UPD, to illustrate the point about non-linearity.
After building a regression you calculate residuals, i.e. regression error predicted_value - true_value. Then, for each feature you make a scatter plot, where horizontal axis is feature value and vertical axis is the error value. Ideally, residuals have normal distribution and do not depend on the feature value. Basically, errors are more often small than large, and similar across the plot.
This is how it should look:
This is still normal - it only reflects the difference in density of your samples, but errors have the same distribution:
This is an example of nonlinearity (a periodic pattern, add sin(x+b) as a feature):
Another example of non-linearity (adding squared feature should help):
The above two examples can be described as different residuals mean depending on feature value. Other problems include but not limited to:
different variance depending on feature value
non-normal distribution of residuals (error is either +1 or -1, clusters, etc)

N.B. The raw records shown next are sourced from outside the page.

==> src/rtl/pwm_dac_pkg.sv <==
// Shared definitions for the PWM DAC bank: mode/direction encodings and the
// period-counter step function used by the top level.
package pwm_dac_pkg;

  localparam logic MODE_EDGE   = 1'b0;
  localparam logic MODE_CENTER = 1'b1;
  localparam logic DIR_UP      = 1'b0;
  localparam logic DIR_DOWN    = 1'b1;

  // Counter math is done at a fixed width; callers zero-extend and truncate.
  localparam int CNT_MAX_W = 32;

  typedef struct packed {
    logic [CNT_MAX_W-1:0] cnt;
    logic                 dir;
    logic                 boundary;
  } cnt_step_t;

  function automatic cnt_step_t cnt_next(input logic [CNT_MAX_W-1:0] cnt,
                                         input logic                 dir,
                                         input logic [CNT_MAX_W-1:0] act_p,
                                         input logic                 mode);
    cnt_step_t s;
    s.cnt      = '0;
    s.dir      = DIR_UP;
    s.boundary = 1'b1;
    if (act_p != '0) begin
      if (mode == MODE_EDGE) begin
        if (cnt < act_p) begin
          s.cnt      = cnt + 32'd1;
          s.boundary = 1'b0;
        end
      end else if (dir == DIR_UP && cnt < act_p) begin
        s.cnt      = cnt + 32'd1;
        s.boundary = 1'b0;
      end else if (cnt != '0) begin
        // Down-count; reaching 0 closes the period and turns back up.
        s.cnt      = cnt - 32'd1;
        s.boundary = (s.cnt == '0);
        s.dir      = s.boundary ? DIR_UP : DIR_DOWN;
      end
    end
    return s;
  endfunction

endpackage
**src/rtl/seq_tx_pkg.sv**
```systemverilog
// Shared encodings and constants for the seq_tx serializer.
// The preamble constant and PRE state exist only when SEQ_TX_PREAMBLE_EN is defined.
package seq_tx_pkg;

    localparam logic [1:0] ST_IDLE = 2'b00;
`ifdef SEQ_TX_PREAMBLE_EN
    localparam logic [1:0] ST_PRE  = 2'b01;
    localparam logic [3:0] PREAMBLE = 4'b1001;
`endif
    localparam logic [1:0] ST_DATA = 2'b10;
    localparam logic [1:0] ST_GAP  = 2'b11;

    localparam int PRE_LEN = 4;

    // Counter spans the longer of payload and preamble, plus one for the terminal value.
    function automatic int cnt_width(input int data_w);
        int span;
        span = (data_w > PRE_LEN) ? data_w : PRE_LEN;
        return $clog2(span + 1);
    endfunction

endpackage

```
**src/rtl/seq_tx_if.sv**
```systemverilog
// Producer-side handshake and serial line outputs of seq_tx.
interface seq_tx_if #(
    parameter int DATA_W = 8
);
    logic [DATA_W-1:0] data_in;
    logic              valid;
    logic              ready;
    logic              out;
    logic              busy;
    logic              done;

    modport master (output data_in, valid, input ready, out, busy, done);
    modport slave  (input data_in, valid, output ready, out, busy, done);
endinterface

```
**src/rtl/tx_shift_reg.sv**
```systemverilog
// Load/shift datapath feeding the serial line MSB first.
module tx_shift_reg #(
    parameter int DATA_W = 8
) (
    input  logic              clk,
    input  logic              rst,
    input  logic              load,
    input  logic              shift,
    input  logic [DATA_W-1:0] d,
    output logic              msb
);
    logic [DATA_W-1:0] q;

    always_ff @(posedge clk) begin
        if (rst) begin
            q <= '0;
        end else if (load) begin
            q <= d;
        end else if (shift) begin
            q <= q << 1;
        end
    end

    assign msb = q[DATA_W-1];
endmodule

```
**src/rtl/seq_tx.sv**
```systemverilog
// Framed serial transmitter: handshake in, registered MSB-first bit stream out.
// Define SEQ_TX_PREAMBLE_EN to prefix every frame with the 1001 preamble.
//
// state | meaning
// IDLE  | waiting for valid; ready high
// PRE   | driving preamble bits (preamble builds only)
// DATA  | driving payload bits MSB first
// GAP   | driving IDLE_BIT for GAP_LEN cycles
module seq_tx
    import seq_tx_pkg::*;
#(
    parameter int   DATA_W   = 8,
    parameter int   GAP_LEN  = 1,
    parameter logic IDLE_BIT = 1'b0
) (
    input logic    clk,
    input logic    rst,
    seq_tx_if.slave bus
);
    localparam int CNT_W = cnt_width(DATA_W);

    logic [1:0]        state;
    logic [CNT_W-1:0]  cnt;
    logic [3:0]        gap_cnt;
    logic              out_bit;
    logic              done_bit;
    logic              accept;
    logic              shift;
    logic              msb;
    logic              cnt_zero;
    logic [DATA_W-1:0] load_word;

    assign bus.ready = (state == ST_IDLE) && !rst;
    assign bus.busy  = (state != ST_IDLE);
    assign bus.out   = out_bit;
    assign bus.done  = done_bit;
    assign accept    = bus.valid && bus.ready;
    assign cnt_zero  = (cnt == '0);

`ifdef SEQ_TX_PREAMBLE_EN
    logic [1:0] pre_idx;
    assign pre_idx   = cnt[1:0] - 2'd1;
    assign load_word = bus.data_in;
    assign shift     = ((state == ST_PRE) && cnt_zero) || ((state == ST_DATA) && !cnt_zero);
`else
    // The MSB goes straight to the line at acceptance, so the register starts one bit ahead.
    assign load_word = bus.data_in << 1;
    assign shift     = (state == ST_DATA) && !cnt_zero;
`endif

    tx_shift_reg #(.DATA_W(DATA_W)) u_shift (
        .clk   (clk),
        .rst   (rst),
        .load  (accept),
        .shift (shift),
        .d     (load_word),
        .msb   (msb)
    );

    always_ff @(posedge clk) begin
        if (rst) begin
            state    <= ST_IDLE;
            cnt      <= '0;
            gap_cnt  <= '0;
            out_bit  <= IDLE_BIT;
            done_bit <= 1'b0;
        end else begin
            done_bit <= 1'b0;
            case (state)
                ST_IDLE: begin
                    if (accept) begin
`ifdef SEQ_TX_PREAMBLE_EN
                        state   <= ST_PRE;
                        cnt     <= CNT_W'(PRE_LEN - 1);
                        out_bit <= PREAMBLE[3];
`else
                        state    <= ST_DATA;
                        cnt      <= CNT_W'(DATA_W - 1);
                        out_bit  <= bus.data_in[DATA_W-1];
                        done_bit <= (DATA_W == 1);
`endif
                    end
                end
`ifdef SEQ_TX_PREAMBLE_EN
                ST_PRE: begin
                    if (cnt_zero) begin
                        state    <= ST_DATA;
                        cnt      <= CNT_W'(DATA_W - 1);
                        out_bit  <= msb;
                        done_bit <= (DATA_W == 1);
                    end else begin
                        cnt     <= cnt - 1'b1;
                        out_bit <= PREAMBLE[pre_idx];
                    end
                end
`endif
                ST_DATA: begin
                    if (cnt_zero) begin
                        out_bit <= IDLE_BIT;
                        cnt     <= '0;
                        if (GAP_LEN == 0) begin
                            state <= ST_IDLE;
                        end else begin
                            state   <= ST_GAP;
                            gap_cnt <= 4'(GAP_LEN - 1);
                        end
                    end else begin
                        cnt      <= cnt - 1'b1;
                        out_bit  <= msb;
                        done_bit <= (cnt == CNT_W'(1));
                    end
                end
                ST_GAP: begin
                    if (gap_cnt == '0) begin
                        state <= ST_IDLE;
                        cnt   <= '0;
                    end else begin
                        gap_cnt <= gap_cnt - 1'b1;
                    end
                end
                default: state <= ST_IDLE;
            endcase
        end
    end
endmodule

```
**src/flat_wrapper.sv**
```systemverilog
// flat-port wrapper written by rule: the top's interface ports become plain ports
module seq_tx_flat import seq_tx_pkg::*;
#(
    parameter int   DATA_W   = 8,
    parameter int   GAP_LEN  = 1,
    parameter logic IDLE_BIT = 1'b0
)
  (clk, rst, bus_data_in, bus_valid, bus_ready, bus_out, bus_busy, bus_done);
  seq_tx_if #(.DATA_W(DATA_W)) bus_i ();
  input logic clk;
  input logic rst;
  input wire logic [$bits(bus_i.data_in)-1:0] bus_data_in;
  input wire logic [$bits(bus_i.valid)-1:0] bus_valid;
  output wire logic [$bits(bus_i.ready)-1:0] bus_ready;
  output wire logic [$bits(bus_i.out)-1:0] bus_out;
  output wire logic [$bits(bus_i.busy)-1:0] bus_busy;
  output wire logic [$bits(bus_i.done)-1:0] bus_done;
  assign bus_i.data_in = bus_data_in;
  assign bus_i.valid = bus_valid;
  assign bus_ready = bus_i.ready;
  assign bus_out = bus_i.out;
  assign bus_busy = bus_i.busy;
  assign bus_done = bus_i.done;
  seq_tx #(.DATA_W(DATA_W), .GAP_LEN(GAP_LEN), .IDLE_BIT(IDLE_BIT)) u_core (.clk(clk), .rst(rst), .bus(bus_i));
endmodule
```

Some of the pictures above are taken from here:
http://www.contrib.andrew.cmu.edu/~achoulde/94842/homework/regression_diagnostics.html
This is an great read on regression diagnostics for beginners.
I'll take a stab at this one. Look at my notes/comments embedded in the code. Keep in mind, this is just a few ideas that I tested. There are all kinds of other things you can try (get more data, test different models, etc.)
import numpy as np
import pandas as pd
import matplotlib.pyplot as plt
import seaborn as sns
#%matplotlib inline
import sklearn
from sklearn.linear_model import RidgeCV, LassoCV, Ridge, Lasso
from sklearn.datasets import load_boston
#boston = load_boston()
# Predicting Continuous Target Variables with Regression Analysis
df = pd.read_csv('C:\\your_path_here\\AB_NYC_2019.csv')
df
# get only 2 fields and convert non-numerics to numerics
df_new = df[['neighbourhood']]
df_new = pd.get_dummies(df_new)
# print(df_new.columns.values)
# df_new.shape
# df.shape
# let's use a feature selection technique so we can see which features (independent variables) have the highest statistical influence on the target (dependent variable).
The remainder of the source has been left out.